Task to carry out: Your answer should show every line of the material below that includes "logical".

Records supplied:
========================================
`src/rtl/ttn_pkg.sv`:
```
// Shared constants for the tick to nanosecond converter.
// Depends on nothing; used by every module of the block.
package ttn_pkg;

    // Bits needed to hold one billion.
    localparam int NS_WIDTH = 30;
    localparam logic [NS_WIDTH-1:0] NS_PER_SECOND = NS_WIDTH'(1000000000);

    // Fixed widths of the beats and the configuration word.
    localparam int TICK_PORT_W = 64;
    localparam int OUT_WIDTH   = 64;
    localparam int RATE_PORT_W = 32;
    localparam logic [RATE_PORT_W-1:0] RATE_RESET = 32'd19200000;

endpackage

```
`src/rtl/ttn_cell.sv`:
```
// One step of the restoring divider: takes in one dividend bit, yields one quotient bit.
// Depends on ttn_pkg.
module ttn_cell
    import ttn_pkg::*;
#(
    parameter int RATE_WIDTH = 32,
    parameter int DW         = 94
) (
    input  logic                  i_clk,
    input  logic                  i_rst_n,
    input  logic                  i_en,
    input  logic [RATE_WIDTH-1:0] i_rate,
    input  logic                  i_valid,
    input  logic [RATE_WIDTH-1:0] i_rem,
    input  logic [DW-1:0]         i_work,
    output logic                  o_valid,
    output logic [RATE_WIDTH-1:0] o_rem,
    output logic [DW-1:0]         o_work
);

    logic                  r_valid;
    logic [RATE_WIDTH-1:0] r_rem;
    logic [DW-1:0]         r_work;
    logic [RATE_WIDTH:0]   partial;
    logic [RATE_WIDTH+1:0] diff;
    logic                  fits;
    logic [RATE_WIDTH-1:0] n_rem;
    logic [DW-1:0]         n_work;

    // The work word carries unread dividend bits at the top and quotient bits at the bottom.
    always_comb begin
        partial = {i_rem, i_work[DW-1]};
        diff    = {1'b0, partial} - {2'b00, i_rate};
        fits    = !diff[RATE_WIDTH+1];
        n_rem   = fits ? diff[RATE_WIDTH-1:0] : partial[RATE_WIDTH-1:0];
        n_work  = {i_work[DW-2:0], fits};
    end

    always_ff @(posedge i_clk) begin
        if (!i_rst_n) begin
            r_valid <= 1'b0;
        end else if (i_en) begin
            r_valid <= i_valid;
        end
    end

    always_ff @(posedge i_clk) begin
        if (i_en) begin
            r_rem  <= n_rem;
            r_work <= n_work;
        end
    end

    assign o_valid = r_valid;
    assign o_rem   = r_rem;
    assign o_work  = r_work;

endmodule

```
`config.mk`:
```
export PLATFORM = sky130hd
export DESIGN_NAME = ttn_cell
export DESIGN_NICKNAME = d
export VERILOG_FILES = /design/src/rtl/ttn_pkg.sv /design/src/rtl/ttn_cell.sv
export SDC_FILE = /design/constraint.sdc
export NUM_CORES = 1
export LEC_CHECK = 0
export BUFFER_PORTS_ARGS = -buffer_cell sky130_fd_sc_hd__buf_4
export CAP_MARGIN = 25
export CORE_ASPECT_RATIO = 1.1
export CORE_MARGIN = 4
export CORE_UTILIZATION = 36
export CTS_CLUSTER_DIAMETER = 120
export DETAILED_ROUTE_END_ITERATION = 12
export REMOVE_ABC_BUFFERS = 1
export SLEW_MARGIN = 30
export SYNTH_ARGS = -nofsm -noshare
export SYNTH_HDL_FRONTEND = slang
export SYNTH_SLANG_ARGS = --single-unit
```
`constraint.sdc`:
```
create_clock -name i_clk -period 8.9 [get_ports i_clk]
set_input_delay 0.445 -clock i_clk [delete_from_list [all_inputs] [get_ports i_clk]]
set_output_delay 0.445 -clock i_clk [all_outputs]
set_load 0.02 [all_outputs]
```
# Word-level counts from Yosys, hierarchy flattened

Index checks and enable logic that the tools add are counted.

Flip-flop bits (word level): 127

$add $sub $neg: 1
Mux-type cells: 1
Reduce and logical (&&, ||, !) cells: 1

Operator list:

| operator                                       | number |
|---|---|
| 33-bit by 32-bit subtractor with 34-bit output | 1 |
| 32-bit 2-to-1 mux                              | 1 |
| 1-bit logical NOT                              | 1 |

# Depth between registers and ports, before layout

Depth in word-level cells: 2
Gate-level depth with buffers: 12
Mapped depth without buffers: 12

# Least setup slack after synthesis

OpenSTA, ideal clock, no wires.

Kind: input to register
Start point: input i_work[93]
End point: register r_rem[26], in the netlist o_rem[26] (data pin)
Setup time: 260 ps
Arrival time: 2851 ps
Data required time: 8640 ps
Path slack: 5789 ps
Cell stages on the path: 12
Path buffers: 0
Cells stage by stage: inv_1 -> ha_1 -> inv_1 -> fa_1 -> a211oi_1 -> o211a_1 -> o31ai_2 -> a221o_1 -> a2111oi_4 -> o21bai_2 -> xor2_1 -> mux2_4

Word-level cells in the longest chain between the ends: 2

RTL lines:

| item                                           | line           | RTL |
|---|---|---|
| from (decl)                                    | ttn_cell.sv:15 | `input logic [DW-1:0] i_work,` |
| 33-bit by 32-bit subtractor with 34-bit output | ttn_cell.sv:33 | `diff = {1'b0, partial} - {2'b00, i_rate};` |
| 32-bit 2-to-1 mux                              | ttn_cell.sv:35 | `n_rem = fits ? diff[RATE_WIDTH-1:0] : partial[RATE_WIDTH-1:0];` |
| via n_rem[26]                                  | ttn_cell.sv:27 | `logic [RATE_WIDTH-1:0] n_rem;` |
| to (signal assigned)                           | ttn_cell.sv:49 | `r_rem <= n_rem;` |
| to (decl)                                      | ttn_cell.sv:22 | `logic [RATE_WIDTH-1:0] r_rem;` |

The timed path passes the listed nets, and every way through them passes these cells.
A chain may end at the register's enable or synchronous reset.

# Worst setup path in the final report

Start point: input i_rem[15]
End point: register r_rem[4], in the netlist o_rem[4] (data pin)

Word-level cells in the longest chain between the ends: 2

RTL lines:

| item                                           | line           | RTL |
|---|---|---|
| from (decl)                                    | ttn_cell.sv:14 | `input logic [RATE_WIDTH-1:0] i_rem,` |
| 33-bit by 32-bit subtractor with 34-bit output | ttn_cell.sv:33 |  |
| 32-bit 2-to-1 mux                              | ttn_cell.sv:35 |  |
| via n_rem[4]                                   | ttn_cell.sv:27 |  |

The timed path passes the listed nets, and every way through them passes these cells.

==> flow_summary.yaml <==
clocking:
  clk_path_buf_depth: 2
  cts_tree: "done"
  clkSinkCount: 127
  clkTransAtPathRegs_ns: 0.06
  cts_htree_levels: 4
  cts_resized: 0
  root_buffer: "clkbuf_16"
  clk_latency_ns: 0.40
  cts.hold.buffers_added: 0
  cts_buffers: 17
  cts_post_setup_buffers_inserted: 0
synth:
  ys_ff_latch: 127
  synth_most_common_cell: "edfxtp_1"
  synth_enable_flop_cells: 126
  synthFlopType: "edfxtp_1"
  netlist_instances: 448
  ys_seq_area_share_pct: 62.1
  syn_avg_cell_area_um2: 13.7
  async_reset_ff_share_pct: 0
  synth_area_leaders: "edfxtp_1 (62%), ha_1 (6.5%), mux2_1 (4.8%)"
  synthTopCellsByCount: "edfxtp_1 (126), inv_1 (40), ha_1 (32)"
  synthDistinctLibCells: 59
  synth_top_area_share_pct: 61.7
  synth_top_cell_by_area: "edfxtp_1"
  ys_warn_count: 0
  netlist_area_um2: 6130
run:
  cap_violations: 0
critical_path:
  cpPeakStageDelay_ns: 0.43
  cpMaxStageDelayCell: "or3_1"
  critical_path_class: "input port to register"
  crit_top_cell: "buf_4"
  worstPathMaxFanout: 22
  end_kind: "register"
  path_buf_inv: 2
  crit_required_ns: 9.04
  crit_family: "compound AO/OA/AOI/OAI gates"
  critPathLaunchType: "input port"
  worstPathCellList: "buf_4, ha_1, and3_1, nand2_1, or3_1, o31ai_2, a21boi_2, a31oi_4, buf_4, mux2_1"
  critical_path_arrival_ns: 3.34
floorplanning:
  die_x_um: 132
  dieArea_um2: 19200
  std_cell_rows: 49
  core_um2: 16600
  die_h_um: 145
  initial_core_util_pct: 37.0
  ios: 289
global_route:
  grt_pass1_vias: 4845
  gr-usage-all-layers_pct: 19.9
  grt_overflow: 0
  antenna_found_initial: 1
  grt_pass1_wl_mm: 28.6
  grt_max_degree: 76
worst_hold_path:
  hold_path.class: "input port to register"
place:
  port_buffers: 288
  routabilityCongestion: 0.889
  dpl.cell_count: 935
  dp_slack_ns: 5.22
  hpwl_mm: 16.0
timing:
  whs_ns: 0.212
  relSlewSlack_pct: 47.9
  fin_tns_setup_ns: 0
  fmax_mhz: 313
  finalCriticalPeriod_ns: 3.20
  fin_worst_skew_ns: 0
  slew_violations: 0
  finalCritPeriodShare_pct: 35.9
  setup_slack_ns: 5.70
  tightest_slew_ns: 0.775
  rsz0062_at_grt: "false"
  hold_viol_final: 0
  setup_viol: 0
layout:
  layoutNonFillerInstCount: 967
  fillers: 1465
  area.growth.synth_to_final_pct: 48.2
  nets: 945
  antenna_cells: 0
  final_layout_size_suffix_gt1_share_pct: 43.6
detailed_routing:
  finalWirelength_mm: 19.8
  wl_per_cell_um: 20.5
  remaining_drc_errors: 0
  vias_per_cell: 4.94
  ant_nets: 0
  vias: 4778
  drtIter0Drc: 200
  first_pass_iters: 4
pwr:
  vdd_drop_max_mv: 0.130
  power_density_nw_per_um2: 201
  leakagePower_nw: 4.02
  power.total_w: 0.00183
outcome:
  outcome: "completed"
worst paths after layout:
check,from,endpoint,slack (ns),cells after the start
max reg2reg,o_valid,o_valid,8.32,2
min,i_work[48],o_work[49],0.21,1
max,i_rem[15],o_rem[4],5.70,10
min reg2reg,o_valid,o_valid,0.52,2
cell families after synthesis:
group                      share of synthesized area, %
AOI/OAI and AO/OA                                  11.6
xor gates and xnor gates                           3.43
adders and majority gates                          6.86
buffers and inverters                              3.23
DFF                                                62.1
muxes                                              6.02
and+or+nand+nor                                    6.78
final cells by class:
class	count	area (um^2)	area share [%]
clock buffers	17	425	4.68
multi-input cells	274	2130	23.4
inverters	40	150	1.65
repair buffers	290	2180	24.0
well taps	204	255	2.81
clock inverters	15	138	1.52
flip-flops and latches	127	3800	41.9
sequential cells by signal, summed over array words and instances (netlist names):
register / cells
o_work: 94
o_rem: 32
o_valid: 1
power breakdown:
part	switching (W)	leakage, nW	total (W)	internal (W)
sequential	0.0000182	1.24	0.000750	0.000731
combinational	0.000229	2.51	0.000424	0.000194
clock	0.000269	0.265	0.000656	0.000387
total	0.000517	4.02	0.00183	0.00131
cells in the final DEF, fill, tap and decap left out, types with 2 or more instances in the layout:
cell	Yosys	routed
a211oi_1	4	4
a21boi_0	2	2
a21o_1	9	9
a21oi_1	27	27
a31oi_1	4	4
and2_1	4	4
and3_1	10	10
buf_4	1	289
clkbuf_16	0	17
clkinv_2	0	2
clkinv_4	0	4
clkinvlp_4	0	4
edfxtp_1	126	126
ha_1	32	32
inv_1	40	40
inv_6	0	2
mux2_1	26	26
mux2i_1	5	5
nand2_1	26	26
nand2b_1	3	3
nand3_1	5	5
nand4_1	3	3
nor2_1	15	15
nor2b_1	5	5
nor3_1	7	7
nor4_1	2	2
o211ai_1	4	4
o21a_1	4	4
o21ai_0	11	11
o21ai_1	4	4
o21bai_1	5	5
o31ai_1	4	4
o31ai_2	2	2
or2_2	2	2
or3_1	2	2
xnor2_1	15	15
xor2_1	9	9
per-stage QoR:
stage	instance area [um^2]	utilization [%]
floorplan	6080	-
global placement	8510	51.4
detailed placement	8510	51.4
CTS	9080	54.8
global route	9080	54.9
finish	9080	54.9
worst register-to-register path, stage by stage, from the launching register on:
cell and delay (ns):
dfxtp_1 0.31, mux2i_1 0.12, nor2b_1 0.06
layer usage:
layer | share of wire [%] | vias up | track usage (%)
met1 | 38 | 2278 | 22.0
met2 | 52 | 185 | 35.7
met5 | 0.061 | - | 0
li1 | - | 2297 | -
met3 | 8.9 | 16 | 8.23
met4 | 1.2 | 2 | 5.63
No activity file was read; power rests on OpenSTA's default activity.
========================================
Your response:
Reduce and logical (&&, ||, !) cells: 1
| 1-bit logical NOT                              | 1 |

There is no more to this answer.